(Entries taken from a collection)

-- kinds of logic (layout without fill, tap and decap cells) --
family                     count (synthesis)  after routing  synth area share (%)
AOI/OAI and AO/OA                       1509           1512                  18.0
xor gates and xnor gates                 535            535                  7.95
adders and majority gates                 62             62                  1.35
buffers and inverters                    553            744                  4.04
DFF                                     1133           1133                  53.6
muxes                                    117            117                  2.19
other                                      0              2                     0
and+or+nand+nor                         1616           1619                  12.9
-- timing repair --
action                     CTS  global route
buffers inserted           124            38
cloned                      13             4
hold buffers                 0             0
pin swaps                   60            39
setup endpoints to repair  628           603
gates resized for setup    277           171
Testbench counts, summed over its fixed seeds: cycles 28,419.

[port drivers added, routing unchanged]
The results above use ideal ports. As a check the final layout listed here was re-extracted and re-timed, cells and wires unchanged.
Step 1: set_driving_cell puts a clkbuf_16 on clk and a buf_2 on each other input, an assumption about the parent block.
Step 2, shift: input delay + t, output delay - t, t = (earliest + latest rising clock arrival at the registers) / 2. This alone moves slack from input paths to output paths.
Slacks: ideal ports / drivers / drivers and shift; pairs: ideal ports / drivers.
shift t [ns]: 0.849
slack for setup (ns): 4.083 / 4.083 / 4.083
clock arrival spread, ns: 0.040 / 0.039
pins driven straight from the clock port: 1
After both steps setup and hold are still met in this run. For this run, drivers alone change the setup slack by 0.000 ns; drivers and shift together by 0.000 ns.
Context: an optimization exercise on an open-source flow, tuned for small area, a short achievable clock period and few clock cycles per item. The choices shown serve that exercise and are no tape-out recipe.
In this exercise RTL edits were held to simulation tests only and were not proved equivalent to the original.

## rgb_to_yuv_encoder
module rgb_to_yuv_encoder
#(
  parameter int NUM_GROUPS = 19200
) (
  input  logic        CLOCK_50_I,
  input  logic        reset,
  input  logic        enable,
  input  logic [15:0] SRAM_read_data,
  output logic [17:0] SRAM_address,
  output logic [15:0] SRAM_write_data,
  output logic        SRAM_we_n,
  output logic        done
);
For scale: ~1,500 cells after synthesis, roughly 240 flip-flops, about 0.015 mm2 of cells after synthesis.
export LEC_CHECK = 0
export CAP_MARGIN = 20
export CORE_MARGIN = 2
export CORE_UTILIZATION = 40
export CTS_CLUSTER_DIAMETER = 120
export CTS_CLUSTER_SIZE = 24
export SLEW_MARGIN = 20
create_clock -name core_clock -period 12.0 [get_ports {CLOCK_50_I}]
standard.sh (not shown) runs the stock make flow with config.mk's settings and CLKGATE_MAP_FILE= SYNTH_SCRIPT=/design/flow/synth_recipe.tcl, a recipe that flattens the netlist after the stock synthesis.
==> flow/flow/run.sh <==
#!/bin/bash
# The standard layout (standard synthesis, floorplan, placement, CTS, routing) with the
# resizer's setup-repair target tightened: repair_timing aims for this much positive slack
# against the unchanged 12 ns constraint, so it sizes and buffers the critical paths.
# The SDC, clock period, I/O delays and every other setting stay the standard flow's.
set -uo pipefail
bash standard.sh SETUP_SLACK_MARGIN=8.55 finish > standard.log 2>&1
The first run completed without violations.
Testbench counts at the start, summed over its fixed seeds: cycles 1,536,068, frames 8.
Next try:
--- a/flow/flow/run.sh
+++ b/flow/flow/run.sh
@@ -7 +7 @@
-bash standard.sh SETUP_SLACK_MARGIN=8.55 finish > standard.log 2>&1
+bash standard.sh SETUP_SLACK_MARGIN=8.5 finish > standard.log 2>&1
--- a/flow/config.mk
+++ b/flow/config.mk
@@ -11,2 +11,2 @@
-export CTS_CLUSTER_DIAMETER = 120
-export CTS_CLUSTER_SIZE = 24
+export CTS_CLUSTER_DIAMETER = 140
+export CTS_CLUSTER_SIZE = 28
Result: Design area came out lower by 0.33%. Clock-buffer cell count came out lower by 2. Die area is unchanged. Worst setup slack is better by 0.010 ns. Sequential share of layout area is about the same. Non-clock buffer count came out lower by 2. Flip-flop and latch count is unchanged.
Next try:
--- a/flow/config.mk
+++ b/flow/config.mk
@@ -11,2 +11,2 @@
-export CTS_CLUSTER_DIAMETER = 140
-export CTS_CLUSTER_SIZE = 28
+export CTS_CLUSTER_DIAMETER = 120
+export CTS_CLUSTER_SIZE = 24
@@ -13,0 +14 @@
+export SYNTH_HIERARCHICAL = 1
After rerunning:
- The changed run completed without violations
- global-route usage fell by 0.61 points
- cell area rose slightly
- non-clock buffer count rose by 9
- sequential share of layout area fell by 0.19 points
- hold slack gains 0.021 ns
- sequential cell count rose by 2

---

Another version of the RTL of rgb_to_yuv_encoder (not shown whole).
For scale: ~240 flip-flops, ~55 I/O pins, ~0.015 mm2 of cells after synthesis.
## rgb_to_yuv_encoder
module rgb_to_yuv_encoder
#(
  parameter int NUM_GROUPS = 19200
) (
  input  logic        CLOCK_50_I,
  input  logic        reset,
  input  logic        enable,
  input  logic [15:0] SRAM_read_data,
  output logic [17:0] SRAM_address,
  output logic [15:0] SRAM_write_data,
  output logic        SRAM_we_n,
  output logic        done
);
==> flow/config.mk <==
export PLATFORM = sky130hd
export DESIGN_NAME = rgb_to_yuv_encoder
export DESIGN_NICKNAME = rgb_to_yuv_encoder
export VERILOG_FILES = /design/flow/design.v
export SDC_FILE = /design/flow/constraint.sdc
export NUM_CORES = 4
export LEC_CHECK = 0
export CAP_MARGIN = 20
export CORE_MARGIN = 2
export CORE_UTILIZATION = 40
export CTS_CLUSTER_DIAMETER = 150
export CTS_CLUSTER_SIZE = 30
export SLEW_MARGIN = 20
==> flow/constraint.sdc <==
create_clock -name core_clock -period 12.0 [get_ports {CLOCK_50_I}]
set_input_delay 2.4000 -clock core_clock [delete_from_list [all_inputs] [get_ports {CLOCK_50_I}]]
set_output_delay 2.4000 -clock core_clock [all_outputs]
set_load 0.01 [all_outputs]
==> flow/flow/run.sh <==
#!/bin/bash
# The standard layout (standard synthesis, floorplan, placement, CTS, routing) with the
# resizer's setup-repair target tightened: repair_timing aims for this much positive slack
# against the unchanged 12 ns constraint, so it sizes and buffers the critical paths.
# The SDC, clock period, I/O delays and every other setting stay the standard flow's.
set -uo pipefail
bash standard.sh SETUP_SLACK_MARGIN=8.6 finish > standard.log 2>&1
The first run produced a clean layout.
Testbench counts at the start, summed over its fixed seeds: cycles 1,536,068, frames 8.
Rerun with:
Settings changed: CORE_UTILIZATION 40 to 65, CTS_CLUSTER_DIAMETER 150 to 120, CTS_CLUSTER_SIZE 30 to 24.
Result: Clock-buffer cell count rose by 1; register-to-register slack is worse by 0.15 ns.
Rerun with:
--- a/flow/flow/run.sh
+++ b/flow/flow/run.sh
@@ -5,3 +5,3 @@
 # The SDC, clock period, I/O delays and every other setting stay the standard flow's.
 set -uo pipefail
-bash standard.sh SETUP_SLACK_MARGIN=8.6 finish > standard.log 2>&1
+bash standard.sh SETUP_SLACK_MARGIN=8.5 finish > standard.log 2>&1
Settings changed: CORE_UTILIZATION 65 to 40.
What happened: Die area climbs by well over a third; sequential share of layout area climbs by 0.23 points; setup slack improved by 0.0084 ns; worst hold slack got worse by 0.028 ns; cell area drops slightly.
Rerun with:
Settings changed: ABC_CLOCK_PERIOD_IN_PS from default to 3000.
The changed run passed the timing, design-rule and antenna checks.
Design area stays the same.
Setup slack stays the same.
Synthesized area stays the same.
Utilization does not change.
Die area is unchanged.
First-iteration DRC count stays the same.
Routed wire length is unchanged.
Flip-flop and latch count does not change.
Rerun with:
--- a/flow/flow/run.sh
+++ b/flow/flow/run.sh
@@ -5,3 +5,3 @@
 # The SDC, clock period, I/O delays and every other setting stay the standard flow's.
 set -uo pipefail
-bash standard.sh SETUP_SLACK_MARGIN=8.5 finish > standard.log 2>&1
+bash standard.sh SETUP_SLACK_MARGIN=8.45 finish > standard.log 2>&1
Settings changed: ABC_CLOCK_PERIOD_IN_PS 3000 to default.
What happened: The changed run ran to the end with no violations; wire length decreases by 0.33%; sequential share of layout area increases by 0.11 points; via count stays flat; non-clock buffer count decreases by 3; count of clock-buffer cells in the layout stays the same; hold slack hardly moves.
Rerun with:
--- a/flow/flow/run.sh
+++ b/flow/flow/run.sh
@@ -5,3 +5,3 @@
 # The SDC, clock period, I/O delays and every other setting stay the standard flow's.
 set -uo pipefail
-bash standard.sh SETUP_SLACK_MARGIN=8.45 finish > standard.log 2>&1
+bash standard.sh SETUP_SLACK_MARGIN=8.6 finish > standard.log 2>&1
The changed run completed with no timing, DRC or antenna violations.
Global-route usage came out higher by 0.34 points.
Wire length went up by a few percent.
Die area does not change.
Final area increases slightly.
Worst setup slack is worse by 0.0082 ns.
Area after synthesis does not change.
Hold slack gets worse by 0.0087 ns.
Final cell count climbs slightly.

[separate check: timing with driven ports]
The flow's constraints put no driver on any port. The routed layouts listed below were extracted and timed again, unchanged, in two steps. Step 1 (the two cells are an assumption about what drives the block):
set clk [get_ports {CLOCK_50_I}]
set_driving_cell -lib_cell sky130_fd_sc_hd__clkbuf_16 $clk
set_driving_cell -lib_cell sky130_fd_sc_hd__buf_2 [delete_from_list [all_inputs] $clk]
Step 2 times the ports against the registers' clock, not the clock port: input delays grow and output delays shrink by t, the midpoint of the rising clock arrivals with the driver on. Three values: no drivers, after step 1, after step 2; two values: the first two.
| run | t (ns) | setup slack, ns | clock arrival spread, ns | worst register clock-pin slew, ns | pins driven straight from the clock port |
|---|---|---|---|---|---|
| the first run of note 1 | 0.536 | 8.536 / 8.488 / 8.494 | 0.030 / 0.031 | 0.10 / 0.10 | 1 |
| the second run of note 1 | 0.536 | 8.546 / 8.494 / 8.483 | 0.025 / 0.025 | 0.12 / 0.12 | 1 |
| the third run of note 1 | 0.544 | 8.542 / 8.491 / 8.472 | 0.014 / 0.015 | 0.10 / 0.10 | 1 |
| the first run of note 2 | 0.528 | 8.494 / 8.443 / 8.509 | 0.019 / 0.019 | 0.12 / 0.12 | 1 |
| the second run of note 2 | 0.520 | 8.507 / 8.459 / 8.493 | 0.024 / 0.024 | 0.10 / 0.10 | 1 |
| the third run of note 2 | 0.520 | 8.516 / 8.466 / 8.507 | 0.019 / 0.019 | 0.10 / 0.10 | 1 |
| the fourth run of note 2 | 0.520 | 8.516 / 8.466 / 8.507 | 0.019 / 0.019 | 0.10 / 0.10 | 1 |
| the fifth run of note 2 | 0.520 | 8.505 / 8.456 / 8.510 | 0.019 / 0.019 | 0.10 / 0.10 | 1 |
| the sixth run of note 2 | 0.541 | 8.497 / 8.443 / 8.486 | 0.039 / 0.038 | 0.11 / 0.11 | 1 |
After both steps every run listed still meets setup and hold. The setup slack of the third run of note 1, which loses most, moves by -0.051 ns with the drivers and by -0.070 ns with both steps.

* _Task goal_: Repeat the entries verbatim through the line with "-- timing repair".

* _Result of the exercise_:
-- kinds of logic (layout without fill, tap and decap cells) --
family                     count (synthesis)  after routing  synth area share (%)
AOI/OAI and AO/OA                       1509           1512                  18.0
xor gates and xnor gates                 535            535                  7.95
adders and majority gates                 62             62                  1.35
buffers and inverters                    553            744                  4.04
DFF                                     1133           1133                  53.6
muxes                                    117            117                  2.19
other                                      0              2                     0
and+or+nand+nor                         1616           1619                  12.9
-- timing repair --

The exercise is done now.